First, some background to add context to the memo. According to Norman Polmar’s book “Spyplane: The U-2 History Declassified,” the joint CIA-Air Force overhead surveillance program that would eventually lead to the development of the Lockheed U-2 and A-12 aircraft was run out of the “Project Staff” of the CIA in the mid-1950s.

This was the program that would produce the U-2 in which Francis Gary Powers would unfortunately crash over Soviet airspace in 1960 during one such surveillance flight. The “Project Staff” would later be enlarged and renamed the Development Projects Staff in 1958.

When Richard M. Bissell was named deputy director for plans in January 1959, he assumed responsibility for the Deputy Directorate for Plans (DD/P). This was the precursor to the Directorate of Operations (DO) and what would become known as the National Clandestine Serice (NCS). It was the CIA’s operational directorate, in other words, running clandestine operations across the globe.

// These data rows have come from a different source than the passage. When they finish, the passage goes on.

`src/rtl/lsu_pkg.sv`:
```
// Shared definitions for the LSU data port: funct3 codes, FSM states and access checks.
// Misalignment checking is only used when LSU_MISALIGN_TRAP_EN is defined.
package lsu_pkg;

  localparam logic [2:0] F3_B  = 3'b000;
  localparam logic [2:0] F3_H  = 3'b001;
  localparam logic [2:0] F3_W  = 3'b010;
  localparam logic [2:0] F3_BU = 3'b100;
  localparam logic [2:0] F3_HU = 3'b101;

  typedef enum logic [1:0] {
    ST_IDLE   = 2'd0,
    ST_ACCESS = 2'd1,
    ST_RESP   = 2'd2
  } lsu_state_e;

  // Stores only have signed-width codes; unsigned variants exist for loads only.
  function automatic logic lsu_funct3_legal(input logic is_store, input logic [2:0] funct3);
    logic sized;
    sized = (funct3 == F3_B) || (funct3 == F3_H) || (funct3 == F3_W);
    if (is_store) return sized;
    return sized || (funct3 == F3_BU) || (funct3 == F3_HU);
  endfunction

  function automatic logic lsu_misaligned(input logic [2:0] funct3, input logic [1:0] addr_lo);
    case (funct3)
      F3_H, F3_HU: return addr_lo[0];
      F3_W:        return addr_lo != 2'b00;
      default:     return 1'b0;
    endcase
  endfunction

endpackage

```
`src/rtl/lsu_store_format.sv`:
```
// Store formatting: byte enables and zero-masked write data derived from funct3.
module lsu_store_format
  import lsu_pkg::*;
(
  input  logic [2:0]  funct3,
  input  logic [31:0] wdata,
  output logic [3:0]  mem_be,
  output logic [31:0] mem_wdata
);

  always_comb begin
    mem_be    = 4'b0000;
    mem_wdata = 32'h0;
    case (funct3)
      F3_B: begin
        mem_be    = 4'b0001;
        mem_wdata = {24'h0, wdata[7:0]};
      end
      F3_H: begin
        mem_be    = 4'b0011;
        mem_wdata = {16'h0, wdata[15:0]};
      end
      F3_W: begin
        mem_be    = 4'b1111;
        mem_wdata = wdata;
      end
      default: ;
    endcase
  end

endmodule

```
`src/rtl/lsu_data_port.sv`:
```
// Load/store initiator for the unified memory data port: IDLE -> ACCESS -> RESP, one request at a time.
// Optional LSU_MISALIGN_TRAP_EN turns misaligned halfword/word accesses into errors.
module lsu_data_port #(
  parameter int ADDR_WIDTH = 32,
  parameter int DATA_WIDTH = 32,
  parameter int CNT_WIDTH  = 32
) (
  input  logic                  clk,
  input  logic                  rst_n,
  input  logic                  req_valid,
  output logic                  req_ready,
  input  logic                  req_is_store,
  input  logic [2:0]            req_funct3,
  input  logic [ADDR_WIDTH-1:0] req_addr,
  input  logic [DATA_WIDTH-1:0] req_wdata,
  output logic                  resp_valid,
  input  logic                  resp_ready,
  output logic [DATA_WIDTH-1:0] resp_rdata,
  output logic                  resp_err,
  output logic [ADDR_WIDTH-1:0] mem_addr,
  output logic [DATA_WIDTH-1:0] mem_wdata,
  output logic                  mem_we,
  output logic [3:0]            mem_be,
  output logic                  mem_re,
  output logic [2:0]            mem_load_type,
  input  logic [DATA_WIDTH-1:0] mem_rdata,
  output logic [CNT_WIDTH-1:0]  load_count,
  output logic [CNT_WIDTH-1:0]  store_count
);

  import lsu_pkg::*;

  localparam logic [CNT_WIDTH-1:0] CNT_ONE = {{(CNT_WIDTH-1){1'b0}}, 1'b1};

  lsu_state_e            state_q, state_d;
  logic                  is_store_q;
  logic [2:0]            funct3_q;
  logic [ADDR_WIDTH-1:0] addr_q;
  logic [DATA_WIDTH-1:0] wdata_q;
  logic                  req_ok;
  logic [3:0]            fmt_be;
  logic [DATA_WIDTH-1:0] fmt_wdata;

  lsu_store_format u_store_format (
    .funct3    (funct3_q),
    .wdata     (wdata_q),
    .mem_be    (fmt_be),
    .mem_wdata (fmt_wdata)
  );

  always_comb begin
    req_ok = lsu_funct3_legal(req_is_store, req_funct3);
`ifdef LSU_MISALIGN_TRAP_EN
    if (lsu_misaligned(req_funct3, req_addr[1:0])) req_ok = 1'b0;
`endif
  end

  always_ff @(posedge clk or negedge rst_n) begin
    if (!rst_n) state_q <= ST_IDLE;
    else        state_q <= state_d;
  end

  // Memory strobes decode purely from state, so an async reset kills them at once.
  always_comb begin
    state_d       = state_q;
    req_ready     = 1'b0;
    resp_valid    = 1'b0;
    mem_addr      = '0;
    mem_wdata     = '0;
    mem_we        = 1'b0;
    mem_be        = 4'b0000;
    mem_re        = 1'b0;
    mem_load_type = 3'b000;
    case (state_q)
      ST_IDLE: begin
        req_ready = 1'b1;
        if (req_valid) state_d = req_ok ? ST_ACCESS : ST_RESP;
      end
      ST_ACCESS: begin
        mem_addr = addr_q;
        if (is_store_q) begin
          mem_we    = 1'b1;
          mem_be    = fmt_be;
          mem_wdata = fmt_wdata;
        end else begin
          mem_re        = 1'b1;
          mem_load_type = funct3_q;
        end
        state_d = ST_RESP;
      end
      ST_RESP: begin
        resp_valid = 1'b1;
        if (resp_ready) state_d = ST_IDLE;
      end
      default: state_d = ST_IDLE;
    endcase
  end

  always_ff @(posedge clk or negedge rst_n) begin
    if (!rst_n) begin
      is_store_q  <= 1'b0;
      funct3_q    <= 3'b000;
      addr_q      <= '0;
      wdata_q     <= '0;
      resp_rdata  <= '0;
      resp_err    <= 1'b0;
      load_count  <= '0;
      store_count <= '0;
    end else begin
      case (state_q)
        ST_IDLE: begin
          if (req_valid) begin
            is_store_q <= req_is_store;
            funct3_q   <= req_funct3;
            addr_q     <= req_addr;
            wdata_q    <= req_wdata;
            resp_err   <= !req_ok;
            resp_rdata <= '0;
          end
        end
        ST_ACCESS: begin
          resp_err <= 1'b0;
          if (is_store_q) begin
            resp_rdata  <= '0;
            store_count <= store_count + CNT_ONE;
          end else begin
            resp_rdata <= mem_rdata;
            load_count <= load_count + CNT_ONE;
          end
        end
        default: ;
      endcase
    end
  end

endmodule

```
`config.mk`:
```
export PLATFORM = sky130hd
export DESIGN_NAME = lsu_data_port
export DESIGN_NICKNAME = d
export VERILOG_FILES = /design/src/rtl/lsu_pkg.sv /design/src/rtl/lsu_store_format.sv /design/src/rtl/lsu_data_port.sv
export SDC_FILE = /design/constraint.sdc
export NUM_CORES = 1
export LEC_CHECK = 0
export CORE_ASPECT_RATIO = 0.8
export CORE_MARGIN = 4
export CORE_UTILIZATION = 40
export DETAILED_ROUTE_END_ITERATION = 8
export PLACE_DENSITY = 0.83
export SYNTH_ARGS = -nofsm -noshare
export SYNTH_HDL_FRONTEND = slang
export SYNTH_SLANG_ARGS = --single-unit
```
`constraint.sdc`:
```
create_clock -name clk -period 2.6 [get_ports clk]
set_input_delay 0.78 -clock clk [delete_from_list [all_inputs] [get_ports clk]]
set_output_delay 0.78 -clock clk [all_outputs]
set_load 0.005 [all_outputs]
```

That same year, Bissell turned the Development Projects Staff into the Development Projects Division (DPD) within the DD/P, thus allocating it even more resources and staff. Bissell also placed all CIA air assets within the DPD that same year.

Thus, within the CIA’s operational division (the DD/P), the DPD controlled Agency air assets. Hence the below memo originated from the chief of the Operations Branch of the DPD, and was addressed to the chief of the Research and Development Branch of the same division.

In other words, the guy in charge of running air operations in the CIA was reaching out to the guy in charge of developing technology for presumably all manner of purposes and objectives for the CIA’s fleet of aircraft.  Let us now look at the memo:

Get me that gear, ASAP!

Per the text, the chief of the Operations Branch is asking the chief of the Research and Development Branch to expedite the completion of some [redacted] project for use with a CIA C-130 aircraft. Specifically, the ops chief is asking that the “engineering and functional testing” of the project be expedited to facilitate the project’s use in some unspecified “air operation” in the “Far East” (presumably some area in East Asia, possibly over China or the Korean peninsula).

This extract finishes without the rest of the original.